- What needs to be done
Where a line below holds the string "adder", copy that line.

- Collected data
<file path="src/rtl/flo_timed_bufs.sv">
// Per-channel timed output buffers for the flo sequencer: FIFO plus countdown timer per channel.
// Optional occupancy/busy outputs are enabled by defining FLO_TIMED_BUFS_OCC_EN.
module flo_timed_bufs #(
   parameter  int NCH          = 24,
   parameter  int DATA_W       = 16,
   parameter  int DLY_W        = 8,
   parameter  int DEPTH        = 4,
   parameter  int BACKPRESSURE = 0,
   localparam int CH_W         = (NCH > 1) ? $clog2(NCH) : 1
) (
   input  logic                    S_AXI_ACLK,
   input  logic                    S_AXI_ARESETN,
   input  logic                    in_valid_i,
   output logic                    in_ready_o,
   input  logic [CH_W-1:0]         in_chan_i,
   input  logic [DLY_W-1:0]        in_delay_i,
   input  logic [DATA_W-1:0]       in_data_i,
   input  logic                    in_imm_i,
   input  logic                    hold_i,
   input  logic [NCH-1:0]          flush_i,
   input  logic                    err_clr_i,
   output logic [NCH*DATA_W-1:0]   data_o,
   output logic [NCH-1:0]          stb_o,
   output logic [NCH-1:0]          ovf_o,
   output logic                    badch_o
`ifdef FLO_TIMED_BUFS_OCC_EN
   ,
   output logic [NCH*($clog2(DEPTH)+1)-1:0] occ_o,
   output logic                    busy_o
`endif
);

   localparam int AW = $clog2(DEPTH);
   localparam int CW = AW + 1;

   typedef enum logic {
      IDLE  = 1'b0,
      COUNT = 1'b1
   } tstate_t;

   logic           acc;
   logic           chan_ok;
   logic           blocked;
   logic [NCH-1:0] blk_v;

   assign chan_ok = ({1'b0, in_chan_i} < (CH_W+1)'(NCH));
   assign acc     = in_valid_i && in_ready_o;

   // A channel blocks only when its FIFO is full and nothing pops on this edge.
   always_comb begin
      // NOTE: every always_comb output gets a default first so no latch is inferred.
      blocked = 1'b0;
      for (int k = 0; k < NCH; k++) begin
         if (in_chan_i == CH_W'(k) && blk_v[k]) blocked = 1'b1;
      end
   end

   assign in_ready_o = (BACKPRESSURE == 0) || in_imm_i || !blocked;

   always_ff @(posedge S_AXI_ACLK or negedge S_AXI_ARESETN) begin
      if (!S_AXI_ARESETN) begin
         // NOTE: sequential state uses non-blocking assignments so every flop samples pre-edge values.
         badch_o <= 1'b0;
      end else if (acc && !chan_ok) begin
         badch_o <= 1'b1;
      end else if (err_clr_i) begin
         badch_o <= 1'b0;
      end
   end

`ifdef FLO_TIMED_BUFS_OCC_EN
   logic [NCH-1:0] busy_v;
   assign busy_o = |busy_v;
`endif

   for (genvar k = 0; k < NCH; k++) begin : g_ch
      logic [DLY_W+DATA_W-1:0] mem [DEPTH];
      logic [AW-1:0]           wp_q, rp_q;
      logic [CW-1:0]           cnt_q;
      tstate_t                 st_q, st_d;
      logic [DLY_W-1:0]        tmr_q, tmr_d;
      logic [DATA_W-1:0]       tdat_q, tdat_d;
      logic [DATA_W-1:0]       out_q;
      logic                    stb_q, ovf_q;
      logic [DLY_W-1:0]        head_dly;
      logic [DATA_W-1:0]       head_dat;
      logic hit, flush, imm, empty, full;
      logic pop_base, rel_base, pop, rel, wr, ovf_set;

      assign hit   = acc && chan_ok && (in_chan_i == CH_W'(k));
      assign flush = flush_i[k];
      assign imm   = hit && in_imm_i && !flush;
      assign empty = (cnt_q == '0);
      assign full  = (cnt_q == CW'(DEPTH));

      assign {head_dly, head_dat} = mem[rp_q];

      // Base terms exclude the immediate write so in_ready_o never depends on in_valid_i.
      assign pop_base = !flush && !hold_i && !empty && (st_q == IDLE || tmr_q == '0);
      assign rel_base = !flush && !hold_i && (st_q == COUNT) && (tmr_q == '0);
      assign pop      = pop_base && !imm;
      assign rel      = rel_base && !imm;
      assign wr       = hit && !in_imm_i && !flush && (!full || pop);
      assign ovf_set  = hit && !in_imm_i && !flush && full && !pop;
      assign blk_v[k] = full && !pop_base;

      // NOTE: the FIFO storage has no reset; only pointers and count define its contents.
      always_ff @(posedge S_AXI_ACLK) begin
         if (wr) mem[wp_q] <= {in_delay_i, in_data_i};
      end

      always_comb begin
         st_d   = st_q;
         tmr_d  = tmr_q;
         tdat_d = tdat_q;
         if (flush || imm) begin
            st_d  = IDLE;
            tmr_d = '0;
         end else if (!hold_i) begin
            case (st_q)
               IDLE: begin
                  if (!empty) begin
                     st_d   = COUNT;
                     tmr_d  = head_dly;
                     tdat_d = head_dat;
                  end
               end
               COUNT: begin
                  if (tmr_q != '0) begin
                     tmr_d = tmr_q - DLY_W'(1);
                  end else if (!empty) begin
                     tmr_d  = head_dly;
                     tdat_d = head_dat;
                  end else begin
                     st_d = IDLE;
                  end
               end
               default: st_d = IDLE;
            endcase
         end
      end

      always_ff @(posedge S_AXI_ACLK or negedge S_AXI_ARESETN) begin
         if (!S_AXI_ARESETN) begin
            st_q   <= IDLE;
            tmr_q  <= '0;
            tdat_q <= '0;
         end else begin
            st_q   <= st_d;
            tmr_q  <= tmr_d;
            tdat_q <= tdat_d;
         end
      end

      always_ff @(posedge S_AXI_ACLK or negedge S_AXI_ARESETN) begin
         if (!S_AXI_ARESETN) begin
            wp_q  <= '0;
            rp_q  <= '0;
            cnt_q <= '0;
         end else if (flush || imm) begin
            wp_q  <= '0;
            rp_q  <= '0;
            cnt_q <= '0;
         end else begin
            if (wr)  wp_q <= wp_q + AW'(1);
            if (pop) rp_q <= rp_q + AW'(1);
            cnt_q <= cnt_q + CW'(wr) - CW'(pop);
         end
      end

      // The output register holds the last released value; flush leaves it alone.
      always_ff @(posedge S_AXI_ACLK or negedge S_AXI_ARESETN) begin
         if (!S_AXI_ARESETN) begin
            out_q <= '0;
            stb_q <= 1'b0;
         end else if (imm) begin
            out_q <= in_data_i;
            stb_q <= 1'b1;
         end else if (rel) begin
            out_q <= tdat_q;
            stb_q <= 1'b1;
         end else begin
            stb_q <= 1'b0;
         end
      end

      always_ff @(posedge S_AXI_ACLK or negedge S_AXI_ARESETN) begin
         if (!S_AXI_ARESETN) begin
            ovf_q <= 1'b0;
         end else if (ovf_set) begin
            ovf_q <= 1'b1;
         end else if (err_clr_i) begin
            ovf_q <= 1'b0;
         end
      end

      assign data_o[k*DATA_W +: DATA_W] = out_q;
      assign stb_o[k] = stb_q;
      assign ovf_o[k] = ovf_q;

`ifdef FLO_TIMED_BUFS_OCC_EN
      assign occ_o[k*CW +: CW] = cnt_q;
      assign busy_v[k] = (st_q == COUNT) || !empty;
`endif
   end

endmodule

</file>
<file path="config.mk">
export PLATFORM = sky130hd
export DESIGN_NAME = flo_timed_bufs
export DESIGN_NICKNAME = d
export VERILOG_FILES = /design/src/rtl/flo_timed_bufs.sv
export SDC_FILE = /design/constraint.sdc
export NUM_CORES = 2
export LEC_CHECK = 0
export CAP_MARGIN = 10
export CELL_PAD_IN_SITES_DETAIL_PLACEMENT = 0
export CELL_PAD_IN_SITES_GLOBAL_PLACEMENT = 1
export CORE_ASPECT_RATIO = 2
export CORE_MARGIN = 2
export CORE_UTILIZATION = 49
export CTS_CLUSTER_DIAMETER = 100
export CTS_CLUSTER_SIZE = 25
export DETAILED_ROUTE_END_ITERATION = 7
export DONT_BUFFER_PORTS = 1
export GPL_ROUTABILITY_DRIVEN = 0
export PLACE_DENSITY_LB_ADDON = 0.1
export REMOVE_ABC_BUFFERS = 1
export SYNTH_ARGS = -nofsm -noshare
export SYNTH_HDL_FRONTEND = slang
export SYNTH_SLANG_ARGS = --single-unit
</file>
<file path="constraint.sdc">
create_clock -name S_AXI_ACLK -period 3.5 [get_ports S_AXI_ACLK]
set_input_delay 0.7 -clock S_AXI_ACLK [delete_from_list [all_inputs] [get_ports S_AXI_ACLK]]
set_output_delay 0.7 -clock S_AXI_ACLK [all_outputs]
set_load 0.03 [all_outputs]
</file>
== Word level (Yosys, flattened, before mapping) ==
Memory sizes are Yosys's and may differ from the RTL's.
Cells that the tools add are included.
Word-level totals
  bits in registers: 1201
  RAM bits: 2304
  bits of input ports: 59
  word-level logic and storage cells: 1859
  memories: 24
Operators by class
  add/sub/neg operators: 120
  $lt $le $gt $ge: 1
  eq/ne operators: 95
  multiplexer cells: 602
  bitwise operators: 49
  reduce and logical (&&, ||, !) cells: 751
Memories
  g_ch[0].mem: depth 4, bits a word 24, rd ports 1, clocked after memory_dff 0, wr ports 1, RTL line 77  | logic [DLY_W+DATA_W-1:0] mem [DEPTH];
  g_ch[10].mem: depth 4, bits a word 24, rd ports 1, clocked after memory_dff 0, wr ports 1, RTL line 77
  g_ch[11].mem: depth 4, bits a word 24, rd ports 1, clocked after memory_dff 0, wr ports 1, RTL line 77
  g_ch[12].mem: depth 4, bits a word 24, rd ports 1, clocked after memory_dff 0, wr ports 1, RTL line 77
  g_ch[13].mem: depth 4, bits a word 24, rd ports 1, clocked after memory_dff 0, wr ports 1, RTL line 77
  g_ch[14].mem: depth 4, bits a word 24, rd ports 1, clocked after memory_dff 0, wr ports 1, RTL line 77
  18 more memories
Operators by type and width (number)
  16-bit two-way mux: 96
  8-bit two-way mux: 96
  16-bit case mux with 2 select lines: 24
  8-bit case mux with 2 select lines: 24
  1-bit logical AND: 362
  1-bit two-way mux: 218
  2-bit nonzero test: 97
  8-bit zero test: 24
  2-bit two-way mux: 96
  8-bit nonzero test: 24
  8-bit by 1-bit subtractor with 8-bit output (second input constant): 24
  1-bit zero test: 123
  2-bit by 1-bit adder with 2-bit output (second input constant): 48
  3-bit by 1-bit adder with 3-bit output: 24
  3-bit == test (second input constant): 24
  3-bit zero test: 24
  1-bit logical OR: 72
  3-bit two-way mux: 24
  3-bit AND reduction: 24
  3-bit by 1-bit subtractor with 3-bit output: 24
  1-bit inverter: 49
  2-bit by 1-bit != test with 1-bit output (second input constant): 24
  2-bit != test (second input constant): 24
  1-bit case mux with 2 select lines: 24
  7 further kinds: 25

== Longest topological paths before layout ==
  depth in word-level cells: 12
  depth in mapped cells: 16
  mapped depth without buffers: 15

== Worst setup path before layout ==
OpenSTA, ideal clock, no wires.
  kind: input to register
  start: input port in_valid_i
  end: register g_ch[11].cnt_q[2]
  arrival time: 3551 ps
  slack: -186 ps
  cell stages on the path: 15
  path through: clkbuf_1 -> and4bb_2 -> buf_2 -> a311o_1 -> o211ai_1 -> and2_1 -> inv_1 -> ha_1 -> inv_1 -> ha_1 -> inv_1 -> fa_1 -> xor2_1 -> xnor2_1 -> nor2_1
Between the ends
  cells in the longest elaborated chain, start to end: 11
Ends and longest elaborated chain
  from (decl): RTL line 13  | input logic in_valid_i,
  1-bit logical AND * (2 in series): RTL line 90  | assign hit = acc && chan_ok && (in_chan_i == CH_W'(k));
  1-bit logical AND (2 in series): RTL line 92  | assign imm = hit && in_imm_i && !flush;
  1-bit zero test: RTL line 101  | assign pop = pop_base && !imm;
  1-bit logical AND: RTL line 101
  1-bit logical OR: RTL line 103  | assign wr = hit && !in_imm_i && !flush && (!full || pop);
  1-bit logical AND: RTL line 103
  3-bit by 1-bit adder with 3-bit output: RTL line 167  | cnt_q <= cnt_q + CW'(wr) - CW'(pop);
  3-bit by 1-bit subtractor with 3-bit output: RTL line 167
  3-bit two-way mux *: RTL line 160  | end else if (flush || imm) begin
  to (signal assigned): RTL line 167
  to (decl): RTL line 79  | logic [CW-1:0] cnt_q;
Every way passes the cells marked *; elsewhere a longest branch is shown, timed or not.
A chain may end at the register's enable or synchronous reset.

== Worst setup path after layout ==
  start: register g_ch[4].tmr_q[0]
  end: register g_ch[4].cnt_q[2]
Between the ends
  cells in the longest elaborated chain, start to end: 9
Ends and longest elaborated chain
  from (decl): RTL line 81  | logic [DLY_W-1:0] tmr_q, tmr_d;
  from (signal assigned): RTL line 150  | tmr_q <= tmr_d;
  8-bit zero test *: RTL line 99  | assign pop_base = !flush && !hold_i && !empty && (st_q == IDLE || tmr_q == '0);
  1-bit logical OR *: RTL line 99
  1-bit logical AND *: RTL line 99
  1-bit logical AND *: RTL line 101
  1-bit logical OR: RTL line 103
  1-bit logical AND: RTL line 103
  3-bit by 1-bit adder with 3-bit output: RTL line 167
  3-bit by 1-bit subtractor with 3-bit output *: RTL line 167
  3-bit two-way mux *: RTL line 160
  to (signal assigned): RTL line 167
  to (decl): RTL line 79
Marks and branches as above.

==> impl_table.tex <==
\begin{tabular}{lr}
\hline
Metric & Value \\
\hline
\multicolumn{2}{l}{\textbf{Timing}} \\
Worst clock skew & slightly below 0.03 ns \\
Number of hold violations in the final report & 0 \\
Relative slew slack & 0.1244 \\
Timing-limited maximum frequency & a little under 300 MHz \\
Setup violation total in the final timing report & 0 \\
Smallest hold slack & between 0.015 and 0.02 ns \\
Final worst-path cycle share & 0.9848 \\
Number of max-slew violations in the final report & 0 \\
Final min period & 3.447 ns \\
Slew at the pin with the worst max-slew slack & between 1 and 1.5 ns \\
\multicolumn{2}{l}{\textbf{Critical path}} \\
Logic depth of the worst setup path including buffers & 15 \\
Data required time at the worst endpoint & 4.28 ns \\
Cell-by-cell listing of the critical path & inv\_1 -> ha\_2 -> or4b\_4 -> o21a\_4 -> o311ai\_2 -> and2\_4 -> inv\_1 -> ha\_1 -> inv\_1 -> ha\_1 -> inv\_1 -> fa\_1 -> xor2\_1 -> xnor2\_1 -> nor2\_1 \\
Worst reg2reg endpoint & g\_ch[4].cnt\_q[2] \\
Worst path slowest cell & or4b\_4 \\
Largest fanout on the critical path & 5 \\
Crit path capture type & flip-flop \\
Kind of critical path & reg2reg \\
Cell depth of the worst flop-to-flop path & 15 \\
Highest cell delay on the worst timing path & approximately 0.48 ns \\
Crit-path most repeated cell & inv\_1 \\
Critical Path Start Type & flip-flop \\
Startpoint of the worst register-to-register path & g\_ch[4].tmr\_q[0] \\
Signal arrival time at the worst endpoint & about 4.2 ns \\
Reg2Reg Setup Slack & 0.05 ns \\
Endpoint of the most critical setup path & g\_ch[4].cnt\_q[2] \\
Setup crit start & g\_ch[4].tmr\_q[0] \\
Crit path max-delay family & adder cells \\
Crit path buffers/inverters & 4 \\
\multicolumn{2}{l}{\textbf{Logic synthesis}} \\
Cell type contributing the most total cell area after synthesis & edfxtp\_1 \\
Fraction of registers with async set or reset after synthesis & 0.3427 \\
Average footprint of a synthesized cell & 16.16 µm² \\
Cells after synthesis & 8861 \\
Cells taking the most area after synthesis & edfxtp\_1 48\%, dfrtp\_1 21\%, mux4\_2 9.1\% \\
Number of synthesized register bits & 3505 \\
Top cells by count, synth & 2304 x edfxtp\_1, 1201 x dfrtp\_1, 584 x nand2\_1, 576 x mux4\_2, 427 x o21ai\_0 \\
Number of enable flip-flop cells after synthesis & 2304 \\
Count of warnings emitted by yosys & 0 \\
Most frequent cell after synthesis & edfxtp\_1 \\
Area share of the leading cell type in the synthesized netlist & 0.4830 \\
Mapped cell area & 0.1432 mm² \\
Top flip-flop cell by instance count after synthesis & edfxtp\_1 \\
Sequential fraction of the synthesis area & 0.6929 \\
Number of distinct library cells after synthesis & about 110 \\
\multicolumn{2}{l}{\textbf{Power}} \\
Post-layout total power & 100.3 mW \\
Leakage power summed over all cells & 58.35 nW \\
Power density cells & 638.7 mW/mm² \\
Worst voltage drop across the vdd grid & roughly 0.56 mV \\
\multicolumn{2}{l}{\textbf{Global routing}} \\
Global-route wire length before repair & $\sim$590000 µm \\
Maximum number of pins on one net before global-route repair & between 200 and 250 \\
Via count of the first global-routing pass & 81073 \\
Combined global-route utilization of all metal layers & 0.2800 \\
Aggregate global routing overflow & 0 \\
Antenna violations before repair & 40 \\
\multicolumn{2}{l}{\textbf{Clocking}} \\
Total clock buffers created by CTS & 166 \\
Sink count of the clock tree & between 3000 and 4000 \\
Clock slew seen by the registers of the worst setup and hold paths & 0.11 ns \\
Maximum number of buffers from clock root to sink & 4 \\
Clock insertion delay at the later pin of the skew report & 0.89 ns \\
TritonCTS clock tree & yes \\
H-tree levels & 4 \\
Clock Tree Root & clkbuf\_16 \\
\multicolumn{2}{l}{\textbf{Placed design}} \\
Number of input and output port buffers inserted & 0 \\
HPWL Detailed & approximately 220000 µm \\
Total placed cells including tap cells & $\sim$13000 \\
\multicolumn{2}{l}{\textbf{Cells and area}} \\
Nets & roughly 9300 \\
Growth of design area from synthesis to finish & 9.621\% \\
Total of fill cells in the finished design & 23398 \\
Final cell count without fillers & about 13000 \\
Proportion of layout cells with a drive suffix above 1 & 0.1903 \\
\multicolumn{2}{l}{\textbf{Floorplanning}} \\
Number of top-level pins & 493 \\
Die Height & 768.6 µm \\
Starting Density & 0.4926 \\
Core Region & 0.2908 mm² \\
Horizontal die dimension & around 390 µm \\
Number of rows in the core area & 280 \\
Die area & 0.2969 mm² \\
\multicolumn{2}{l}{\textbf{Job}} \\
Max-Cap Viols & 0 \\
\multicolumn{2}{l}{\textbf{Drt}} \\
Detailed router's first-iteration violation count & 7255 \\
Average wire per standard cell & 32.12 µm \\
DR pass1 iterations & 6 \\
Final routed DRC violation total & 0 \\
Total via count after detailed routing & between 70000 and 80000 \\
Detailed-route wire length & 418800 µm \\
Number of nets with antenna violations after routing & 0 \\
Routed vias/inst & 6.088 \\
\multicolumn{2}{l}{\textbf{Min path}} \\
Startpoint of the most critical hold path & in\_data\_i[6] \\
Hold Crit Class & in2reg \\
\multicolumn{2}{l}{\textbf{Run status}} \\
Outcome & completed \\
\hline
\end{tabular}
-- routing by layer --
metal  wire length [µm]  global-route usage
met5                 13                   0
met4              20620              0.1123
met3              26810             0.04626
met2             217400              0.4917
met1             153900              0.3421
-- through the flow --
stage	TNS [ns]	setup WS [ns]	instance area, µm²	util
after floorplan	-41.22	-1.519	141000	-
after global placement	-3.474	-0.1182	150000	0.5158
after detailed placement	-17.36	-0.1666	150000	0.5159
after CTS	0	0.01140	156700	0.5388
after global routing	-0.07517	-0.06345	156900	0.5397
final	0	0.05304	157000	0.5400
-- state kept, by name (all words and copies together), names as in the netlist --
signal / flops
g_ch.rp_q: 48
g_ch.ovf_q: 24
g_ch.wp_q: 48
g_ch.out_q: 384
g_ch.mem: 2304
g_ch.st_q: 24
badch_o: 1
g_ch.stb_q: 24
g_ch.tdat_q: 384
g_ch.tmr_q: 192
g_ch.cnt_q: 72
-- timing repair --
item | 4_1_cts | 5_1_grt
setup buffers | 0 | 6
hold buffers | 89 | 6
pin swaps | 0 | 6
gates cloned | 0 | 2
hold endpoints to repair | 1501 | 53
endpoints found under the setup margin | 1 | 115
gates resized for setup | 1 | 18
-- layout by cell type, fill, tap and decap left out, types with 31 or more instances in the layout --
cell type  count
edfxtp_1    2304
dfrtp_1     1199
nand2_1      583
mux4_2       576
o21ai_0      424
mux2i_1      416
buf_4        392
nor2_1       389
mux2_2       355
a21oi_1      330
inv_1        222
ha_1         185
clkbuf_16    169
nand3_1      128
nor3_1       125
clkbuf_1     122
and3_1        97
or3_1         85
buf_12        79
and2_1        69
a31oi_1       53
buf_16        50
xnor2_1       48
diode_2       40
o31ai_1       40
a21o_1        37
nand4_1       32
xor2_1        31
-- power breakdown --
part / total [mW] / switching [mW] / leakage [nW] / internal [mW]
combinational: 19.6 / 10.1 / 19.6 / 9.53
sequential: 58.4 / 9.22 / 36.5 / 49.2
clock: 22.2 / 13.1 / 2.24 / 9.18
total: 100 / 32.4 / 58.3 / 67.9
-- kinds of logic after synthesis --
group / synth area share
buffers and inverters: 0.02148
XOR/XNOR: 0.004892
AO/OA/AOI/OAI: 0.05560
other: 0.00002618
multiplexers: 0.1477
AND/OR/NAND/NOR: 0.05786
adder cells (fa/ha/maj): 0.01960
flip-flops: 0.6929
-- worst min path at each step --
stage / to / slack (ns) / cells past startpoint
finish: g_ch[14].mem[2][6] / 0.02 / 0
global route: g_ch[16].out_q[9] / 0.02 / 2
CTS: g_ch[4].mem[2][1] / 0.0008 / 0
detailed placement: g_ch[2].stb_q / 0.41 / 0
global placement: g_ch[2].stb_q / 0.41 / 0
floorplan: badch_o / 0.40 / 0
-- area by class of cell --
class	count	area, µm²	area share
timing repair buffer	546	6181	0.03937
multi-input combinational	4622	41140	0.2621
tap	3807	4763	0.03034
clock buffer	289	4637	0.02953
antenna	40	100.1	0.0006375
clock inverter	6	92.59	0.0005897
sequential	3505	99240	0.6321
inverter	225	847.1	0.005395
(Power assumes the default switching activity.)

- Output below
  2-bit by 1-bit adder with 2-bit output (second input constant): 48
  3-bit by 1-bit adder with 3-bit output: 24
  3-bit by 1-bit adder with 3-bit output: RTL line 167  | cnt_q <= cnt_q + CW'(wr) - CW'(pop);
  3-bit by 1-bit adder with 3-bit output: RTL line 167
Crit path max-delay family & adder cells \\
adder cells (fa/ha/maj): 0.01960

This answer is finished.